Las organizaciones internacionales Action for Bolivia, Birdlife International, Canopée – Forests Vivantes, Changing Markets, Comissão Pastoral da Terra - Brasil,  Deutsche Umwelthilfe (DUH), Dogwood Alliance, Earthworm Foundation, Envol Vert, France Nature Environnement (FNE), Global Witness, Justice and Environment, National Wildlife Federation, Notre Affaire à Tous, NRDC, Mighty Earth, Rainforest Foundation USA, Reclaim Finance, Rights and Resources Initiative, Seattle Avocats, Tropenbos International y ZERO - Associação Sistema Terrestre Sustentável unen sus voces en auxilio de los bosques bolivianos adhiriéndose al Pacto del Bosque.

El Pacto del Bosque representa la profunda preocupación que tienen ante la deforestación, líderes de opinión y personalidades de reconocida de trayectoria en Bolivia, entre los que figuran: periodistas, historiadores, artistas, jóvenes independientes, ambientalistas, líderes de pueblos indígenas, políticos, empresarios, cívicos, científicos y académicos y constituye el respaldo a la Plataforma El Llamado del Bosque para buscar acuerdos, alianzas estratégicas y gestionar acciones para conservar el patrimonio natural del país.

Gina Méndez, fundadora de la iniciativa ciudadana El Llamado del Bosque, comentó: “Necesitamos industrias que oferten productos agropecuarios producidos de manera sostenible cuidando el equilibrio de los ecosistemas, dado que existe un mercado internacional emergente para estos commodities - libre de fuego y deforestación - que tienen alta demanda y rentabilidad.
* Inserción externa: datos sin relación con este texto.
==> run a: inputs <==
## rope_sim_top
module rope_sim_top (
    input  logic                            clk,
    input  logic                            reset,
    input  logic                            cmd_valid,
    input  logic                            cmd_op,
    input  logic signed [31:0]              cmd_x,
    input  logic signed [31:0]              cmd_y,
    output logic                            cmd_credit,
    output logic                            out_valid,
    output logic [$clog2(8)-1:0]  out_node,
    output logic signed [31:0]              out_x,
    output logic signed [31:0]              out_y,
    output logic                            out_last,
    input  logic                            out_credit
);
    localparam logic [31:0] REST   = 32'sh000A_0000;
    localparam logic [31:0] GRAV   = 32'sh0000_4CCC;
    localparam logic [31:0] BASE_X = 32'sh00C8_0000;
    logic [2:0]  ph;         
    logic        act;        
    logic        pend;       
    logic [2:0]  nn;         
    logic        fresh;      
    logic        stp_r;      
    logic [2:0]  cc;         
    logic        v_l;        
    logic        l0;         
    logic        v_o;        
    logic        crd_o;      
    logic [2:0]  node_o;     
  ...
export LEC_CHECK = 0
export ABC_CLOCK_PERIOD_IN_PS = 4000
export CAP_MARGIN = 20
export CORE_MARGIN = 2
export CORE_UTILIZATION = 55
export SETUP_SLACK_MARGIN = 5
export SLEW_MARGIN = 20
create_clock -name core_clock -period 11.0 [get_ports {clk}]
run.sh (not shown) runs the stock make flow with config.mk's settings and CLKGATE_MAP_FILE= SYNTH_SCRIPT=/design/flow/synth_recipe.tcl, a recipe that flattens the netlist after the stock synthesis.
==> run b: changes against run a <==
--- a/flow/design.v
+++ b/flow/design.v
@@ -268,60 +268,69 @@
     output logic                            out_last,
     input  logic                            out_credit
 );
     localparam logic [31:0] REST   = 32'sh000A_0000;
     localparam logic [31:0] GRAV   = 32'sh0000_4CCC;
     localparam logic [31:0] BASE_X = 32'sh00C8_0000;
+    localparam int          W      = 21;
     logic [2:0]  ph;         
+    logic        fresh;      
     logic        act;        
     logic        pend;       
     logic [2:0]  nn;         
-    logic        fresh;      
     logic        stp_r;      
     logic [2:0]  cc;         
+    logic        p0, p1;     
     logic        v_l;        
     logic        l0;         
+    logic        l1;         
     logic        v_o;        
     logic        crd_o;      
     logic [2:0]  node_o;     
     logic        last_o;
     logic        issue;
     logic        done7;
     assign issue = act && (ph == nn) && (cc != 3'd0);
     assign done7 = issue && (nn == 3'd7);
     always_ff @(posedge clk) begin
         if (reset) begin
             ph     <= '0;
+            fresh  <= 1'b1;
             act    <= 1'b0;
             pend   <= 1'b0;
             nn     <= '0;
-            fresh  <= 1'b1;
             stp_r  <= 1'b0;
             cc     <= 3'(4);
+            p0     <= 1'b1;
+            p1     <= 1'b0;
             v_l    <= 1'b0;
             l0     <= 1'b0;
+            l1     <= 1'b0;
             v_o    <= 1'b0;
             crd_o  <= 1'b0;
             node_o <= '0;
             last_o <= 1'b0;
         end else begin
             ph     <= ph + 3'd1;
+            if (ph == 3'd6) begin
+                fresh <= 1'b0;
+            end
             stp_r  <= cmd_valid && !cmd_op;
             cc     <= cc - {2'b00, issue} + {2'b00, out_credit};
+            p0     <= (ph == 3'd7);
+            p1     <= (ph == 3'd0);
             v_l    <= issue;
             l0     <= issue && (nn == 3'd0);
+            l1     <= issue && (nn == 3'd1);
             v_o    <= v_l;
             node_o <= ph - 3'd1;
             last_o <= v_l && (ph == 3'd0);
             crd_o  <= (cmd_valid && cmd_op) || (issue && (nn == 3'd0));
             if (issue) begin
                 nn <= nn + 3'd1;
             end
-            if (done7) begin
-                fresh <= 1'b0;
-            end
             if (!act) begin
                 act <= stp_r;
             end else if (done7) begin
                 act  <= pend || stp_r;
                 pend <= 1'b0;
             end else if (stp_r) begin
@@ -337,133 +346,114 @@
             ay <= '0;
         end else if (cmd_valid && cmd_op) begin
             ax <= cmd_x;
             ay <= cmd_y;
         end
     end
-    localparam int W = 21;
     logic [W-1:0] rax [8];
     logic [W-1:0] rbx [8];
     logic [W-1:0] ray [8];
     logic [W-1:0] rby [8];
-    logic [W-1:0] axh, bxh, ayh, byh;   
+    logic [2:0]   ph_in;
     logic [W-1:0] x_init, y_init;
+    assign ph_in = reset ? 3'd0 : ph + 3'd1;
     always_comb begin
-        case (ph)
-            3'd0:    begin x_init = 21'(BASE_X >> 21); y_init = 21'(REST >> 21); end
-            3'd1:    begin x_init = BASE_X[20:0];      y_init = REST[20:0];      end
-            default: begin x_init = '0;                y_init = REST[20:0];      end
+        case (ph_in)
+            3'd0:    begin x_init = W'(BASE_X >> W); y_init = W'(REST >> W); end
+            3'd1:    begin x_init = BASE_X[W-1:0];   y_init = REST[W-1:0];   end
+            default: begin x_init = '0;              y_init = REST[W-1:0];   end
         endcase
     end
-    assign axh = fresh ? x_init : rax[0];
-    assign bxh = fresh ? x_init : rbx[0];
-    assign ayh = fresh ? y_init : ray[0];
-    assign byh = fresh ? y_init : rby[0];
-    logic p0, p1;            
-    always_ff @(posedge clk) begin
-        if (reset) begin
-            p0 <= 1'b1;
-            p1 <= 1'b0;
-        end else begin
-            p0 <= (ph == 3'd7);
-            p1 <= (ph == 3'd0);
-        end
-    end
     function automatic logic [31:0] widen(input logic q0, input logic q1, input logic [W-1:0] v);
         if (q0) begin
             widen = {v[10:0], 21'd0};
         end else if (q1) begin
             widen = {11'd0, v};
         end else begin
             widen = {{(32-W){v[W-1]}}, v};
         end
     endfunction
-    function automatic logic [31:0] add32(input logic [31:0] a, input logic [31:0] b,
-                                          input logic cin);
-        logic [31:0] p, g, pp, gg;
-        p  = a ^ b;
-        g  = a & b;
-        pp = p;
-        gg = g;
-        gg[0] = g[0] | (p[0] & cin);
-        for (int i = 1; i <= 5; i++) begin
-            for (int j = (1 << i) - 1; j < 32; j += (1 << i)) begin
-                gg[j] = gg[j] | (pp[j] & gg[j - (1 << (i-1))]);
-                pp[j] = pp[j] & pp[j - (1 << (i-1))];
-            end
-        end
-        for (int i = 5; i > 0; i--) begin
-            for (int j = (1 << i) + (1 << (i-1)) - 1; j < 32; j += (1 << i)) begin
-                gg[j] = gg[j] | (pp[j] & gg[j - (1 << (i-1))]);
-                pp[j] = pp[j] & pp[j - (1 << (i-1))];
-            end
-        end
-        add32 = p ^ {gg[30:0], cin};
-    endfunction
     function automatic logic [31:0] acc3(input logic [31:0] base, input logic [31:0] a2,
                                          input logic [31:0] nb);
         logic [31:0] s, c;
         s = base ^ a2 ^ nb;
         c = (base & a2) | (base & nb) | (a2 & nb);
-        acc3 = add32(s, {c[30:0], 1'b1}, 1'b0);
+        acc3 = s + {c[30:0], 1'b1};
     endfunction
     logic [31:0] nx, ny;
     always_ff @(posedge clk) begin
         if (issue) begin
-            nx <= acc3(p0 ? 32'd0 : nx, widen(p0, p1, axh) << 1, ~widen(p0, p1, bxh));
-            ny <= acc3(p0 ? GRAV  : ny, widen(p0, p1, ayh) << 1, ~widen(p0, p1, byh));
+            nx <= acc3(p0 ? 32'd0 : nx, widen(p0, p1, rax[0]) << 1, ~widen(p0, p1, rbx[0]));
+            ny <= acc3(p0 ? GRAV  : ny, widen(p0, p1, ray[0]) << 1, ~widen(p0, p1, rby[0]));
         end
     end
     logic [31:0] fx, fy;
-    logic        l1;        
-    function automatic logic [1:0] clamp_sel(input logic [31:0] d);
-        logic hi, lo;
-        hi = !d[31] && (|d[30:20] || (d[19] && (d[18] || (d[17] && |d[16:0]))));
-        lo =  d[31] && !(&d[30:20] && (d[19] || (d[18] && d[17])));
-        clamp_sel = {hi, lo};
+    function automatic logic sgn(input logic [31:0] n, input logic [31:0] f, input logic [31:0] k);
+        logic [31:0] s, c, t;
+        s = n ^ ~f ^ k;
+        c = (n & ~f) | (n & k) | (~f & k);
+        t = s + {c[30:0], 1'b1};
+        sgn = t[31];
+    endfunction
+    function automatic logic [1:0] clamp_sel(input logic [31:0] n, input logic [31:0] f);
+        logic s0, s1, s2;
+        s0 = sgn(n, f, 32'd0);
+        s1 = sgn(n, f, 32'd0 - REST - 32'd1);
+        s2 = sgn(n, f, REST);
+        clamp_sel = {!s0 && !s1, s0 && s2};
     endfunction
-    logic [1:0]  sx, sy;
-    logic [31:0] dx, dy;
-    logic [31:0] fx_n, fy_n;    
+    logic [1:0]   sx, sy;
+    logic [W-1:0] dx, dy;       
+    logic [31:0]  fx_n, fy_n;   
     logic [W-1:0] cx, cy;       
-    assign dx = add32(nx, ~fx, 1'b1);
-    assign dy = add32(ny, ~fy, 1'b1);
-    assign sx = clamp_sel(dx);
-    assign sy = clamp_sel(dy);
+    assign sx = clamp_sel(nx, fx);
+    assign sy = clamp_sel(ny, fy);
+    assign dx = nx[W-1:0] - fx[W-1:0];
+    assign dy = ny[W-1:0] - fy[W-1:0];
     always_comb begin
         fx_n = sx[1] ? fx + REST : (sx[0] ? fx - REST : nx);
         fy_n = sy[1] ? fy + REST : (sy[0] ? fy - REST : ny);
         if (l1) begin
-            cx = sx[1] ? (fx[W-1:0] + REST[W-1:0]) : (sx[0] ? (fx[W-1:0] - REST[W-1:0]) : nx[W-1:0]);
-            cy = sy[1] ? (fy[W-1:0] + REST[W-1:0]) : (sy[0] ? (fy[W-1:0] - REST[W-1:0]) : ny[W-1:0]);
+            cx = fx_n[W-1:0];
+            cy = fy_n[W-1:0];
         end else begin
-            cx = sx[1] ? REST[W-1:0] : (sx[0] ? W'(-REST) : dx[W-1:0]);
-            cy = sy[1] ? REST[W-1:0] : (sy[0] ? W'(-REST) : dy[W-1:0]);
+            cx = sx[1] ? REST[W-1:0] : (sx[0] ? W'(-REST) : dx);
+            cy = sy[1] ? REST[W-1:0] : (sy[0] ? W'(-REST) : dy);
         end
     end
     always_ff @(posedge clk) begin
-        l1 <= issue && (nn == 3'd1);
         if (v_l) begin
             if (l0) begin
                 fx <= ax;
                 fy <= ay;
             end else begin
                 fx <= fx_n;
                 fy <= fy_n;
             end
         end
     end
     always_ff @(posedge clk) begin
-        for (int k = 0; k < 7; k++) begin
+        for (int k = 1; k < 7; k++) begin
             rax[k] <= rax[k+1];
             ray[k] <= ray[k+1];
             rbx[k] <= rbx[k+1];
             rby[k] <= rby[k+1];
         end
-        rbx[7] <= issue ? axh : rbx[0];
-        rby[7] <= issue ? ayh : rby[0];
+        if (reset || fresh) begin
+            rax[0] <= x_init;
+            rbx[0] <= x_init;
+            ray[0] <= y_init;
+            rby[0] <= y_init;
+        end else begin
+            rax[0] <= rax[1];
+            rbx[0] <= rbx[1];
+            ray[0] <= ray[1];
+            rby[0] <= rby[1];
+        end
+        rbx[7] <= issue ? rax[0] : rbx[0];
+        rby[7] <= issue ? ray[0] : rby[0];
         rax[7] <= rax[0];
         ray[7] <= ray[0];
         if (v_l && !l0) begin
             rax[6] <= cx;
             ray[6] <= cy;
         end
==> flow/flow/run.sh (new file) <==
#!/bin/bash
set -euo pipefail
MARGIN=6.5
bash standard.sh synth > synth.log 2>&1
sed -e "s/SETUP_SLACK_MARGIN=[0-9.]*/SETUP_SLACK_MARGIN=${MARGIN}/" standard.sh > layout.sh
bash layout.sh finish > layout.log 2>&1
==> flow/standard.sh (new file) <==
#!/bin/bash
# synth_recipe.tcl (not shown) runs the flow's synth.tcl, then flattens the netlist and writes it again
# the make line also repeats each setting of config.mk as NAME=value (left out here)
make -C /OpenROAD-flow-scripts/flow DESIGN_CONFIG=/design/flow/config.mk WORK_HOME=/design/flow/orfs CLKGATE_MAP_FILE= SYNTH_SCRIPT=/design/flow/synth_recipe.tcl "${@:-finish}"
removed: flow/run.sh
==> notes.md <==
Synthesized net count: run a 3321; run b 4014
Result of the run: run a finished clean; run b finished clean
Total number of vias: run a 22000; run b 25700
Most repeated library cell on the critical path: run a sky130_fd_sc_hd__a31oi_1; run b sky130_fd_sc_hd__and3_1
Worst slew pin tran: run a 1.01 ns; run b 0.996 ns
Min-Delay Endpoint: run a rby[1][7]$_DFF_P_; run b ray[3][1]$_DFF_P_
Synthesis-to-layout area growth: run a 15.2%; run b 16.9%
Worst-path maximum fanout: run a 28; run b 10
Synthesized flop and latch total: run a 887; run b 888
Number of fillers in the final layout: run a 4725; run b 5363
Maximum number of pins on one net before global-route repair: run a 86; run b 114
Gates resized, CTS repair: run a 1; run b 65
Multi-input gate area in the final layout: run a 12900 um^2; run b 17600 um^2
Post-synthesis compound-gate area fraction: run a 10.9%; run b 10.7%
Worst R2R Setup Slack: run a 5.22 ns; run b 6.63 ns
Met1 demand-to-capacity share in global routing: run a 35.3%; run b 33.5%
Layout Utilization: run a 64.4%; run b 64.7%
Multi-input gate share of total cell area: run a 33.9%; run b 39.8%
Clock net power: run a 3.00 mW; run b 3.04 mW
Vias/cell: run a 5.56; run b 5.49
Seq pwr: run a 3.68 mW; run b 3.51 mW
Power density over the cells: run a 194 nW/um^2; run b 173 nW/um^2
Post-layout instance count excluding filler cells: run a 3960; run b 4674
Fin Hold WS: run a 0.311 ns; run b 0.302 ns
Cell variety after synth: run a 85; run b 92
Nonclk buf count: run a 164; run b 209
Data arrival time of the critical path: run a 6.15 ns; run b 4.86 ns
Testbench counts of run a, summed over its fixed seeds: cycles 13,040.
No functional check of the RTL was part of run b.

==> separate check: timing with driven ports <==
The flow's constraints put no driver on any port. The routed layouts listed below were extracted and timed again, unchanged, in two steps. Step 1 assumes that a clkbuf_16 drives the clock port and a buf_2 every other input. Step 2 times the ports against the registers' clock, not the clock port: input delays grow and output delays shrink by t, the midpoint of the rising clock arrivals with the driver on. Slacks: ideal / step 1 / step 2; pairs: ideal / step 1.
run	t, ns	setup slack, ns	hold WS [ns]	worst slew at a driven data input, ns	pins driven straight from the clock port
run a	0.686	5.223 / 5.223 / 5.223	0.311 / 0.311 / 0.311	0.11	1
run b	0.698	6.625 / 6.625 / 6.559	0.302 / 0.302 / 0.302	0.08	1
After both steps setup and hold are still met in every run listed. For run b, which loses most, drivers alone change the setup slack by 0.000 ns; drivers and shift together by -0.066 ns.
Es importante aprender de experiencias exitosas y acuerdos entre gobierno, industria y sociedad civil en Sudamérica que lograron detener la destrucción del patrimonio natural sin socavar el potencial productivo de los países agroexportadores.”

Existen experiencias exitosas de acuerdos entre gobierno, industria y sociedad civil en Sudamérica que lograron detener la destrucción del patrimonio natural sin socavar el potencial exportador de los países agroexportadores.
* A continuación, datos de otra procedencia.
This is an optimization exercise on Yosys and OpenROAD, whose aim is small area, not a production implementation.
The RTL was checked by simulation tests, not by an equivalence proof against the original design.
Power figures rest on the tool's default switching activity, not on a simulated workload.

File: flow/design.v
`default_nettype none
module rf_ao22 (
    input  wire logic a, ae, b, be,
    output wire logic y
);
    assign y = (a & ae) | (b & be);
endmodule
module rf_aoi222 (
    input  wire logic a1, a2, b1, b2, c1, c2,
    output wire logic y
);
    assign y = ~((a1 & a2) | (b1 & b2) | (c1 & c2));
endmodule
module rf_aoi22 (
    input  wire logic a1, a2, b1, b2,
    output wire logic y
);
    assign y = ~((a1 & a2) | (b1 & b2));
endmodule
module rf_aoi221 (
    input  wire logic a1, a2, b1, b2, c,
    output wire logic y
);
    assign y = ~((a1 & a2) | (b1 & b2) | c);
endmodule
module rf_nand4 (
    input  wire logic a, b, c, d,
    output wire logic y
);
    assign y = ~(a & b & c & d);
endmodule
module rf_nand3 (
    input  wire logic a, b, c,
    output wire logic y
);
    assign y = ~(a & b & c);
endmodule
module rf_or3 (
    input  wire logic a, b, c,
    output wire logic y
);
    assign y = a | b | c;
endmodule
module rf_read_bit (
    input  wire logic [31:0] d,
    input  wire logic [31:0] s,
    input  wire logic        c,
    output wire logic        y
);
    logic [10:0] g;
    genvar gk;
    generate
        for (gk = 0; gk < 10; gk++) begin : g_aoi
            rf_aoi222 u_aoi (
                .a1(d[3*gk]),   .a2(s[3*gk]),
                .b1(d[3*gk+1]), .b2(s[3*gk+1]),
                .c1(d[3*gk+2]), .c2(s[3*gk+2]),
                .y (g[gk])
            );
        end
    endgenerate
    rf_aoi221 u_last (
        .a1(d[30]), .a2(s[30]), .b1(d[31]), .b2(s[31]), .c(c), .y(g[10])
    );
    logic [2:0] h;
    rf_nand4 u_n0 (.a(g[0]), .b(g[1]), .c(g[2]),  .d(g[3]), .y(h[0]));
    rf_nand4 u_n1 (.a(g[4]), .b(g[5]), .c(g[6]),  .d(g[7]), .y(h[1]));
    rf_nand3 u_n2 (.a(g[8]), .b(g[9]), .c(g[10]),           .y(h[2]));
    rf_or3   u_o  (.a(h[0]), .b(h[1]), .c(h[2]), .y(y));
endmodule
En el año 2006, las principales comercializadoras de soya de Brasil, el Gobierno brasileño y la sociedad civil firmaron un acuerdo para evitar la expansión de la soya en la selva amazónica y así conservar el pulmón del mundo. Gracias al acuerdo, el área ocupada por el cultivo de soya en la Amazonia brasileña se duplicó, de 1,35 a 3,65 millones de hectáreas (2008-2015), sin que esto haya significado más deforestación, en razón a que la producción se expandió en tierras ya desmontadas.

“Luego del apoyo masivo de personalidades importantes de la sociedad boliviana y el espaldarazo de organizaciones ambientalistas de Europa y Estados Unidos, invitamos públicamente a la industria agropecuaria del país, ANAPO, CAO y FEGASACRUZ, a que se unan a este diálogo abierto que busca una solución duradera para un problema común urgente: la destrucción entre otros, del Bosque Seco Chiquitano,” el bosque más grande y mejor conservado del continente, concluyó Gina Méndez.

Europa mira atenta a la producción agropecuaria responsable y libre de deforestación para satisfacer la creciente exigencia de sus consumidores.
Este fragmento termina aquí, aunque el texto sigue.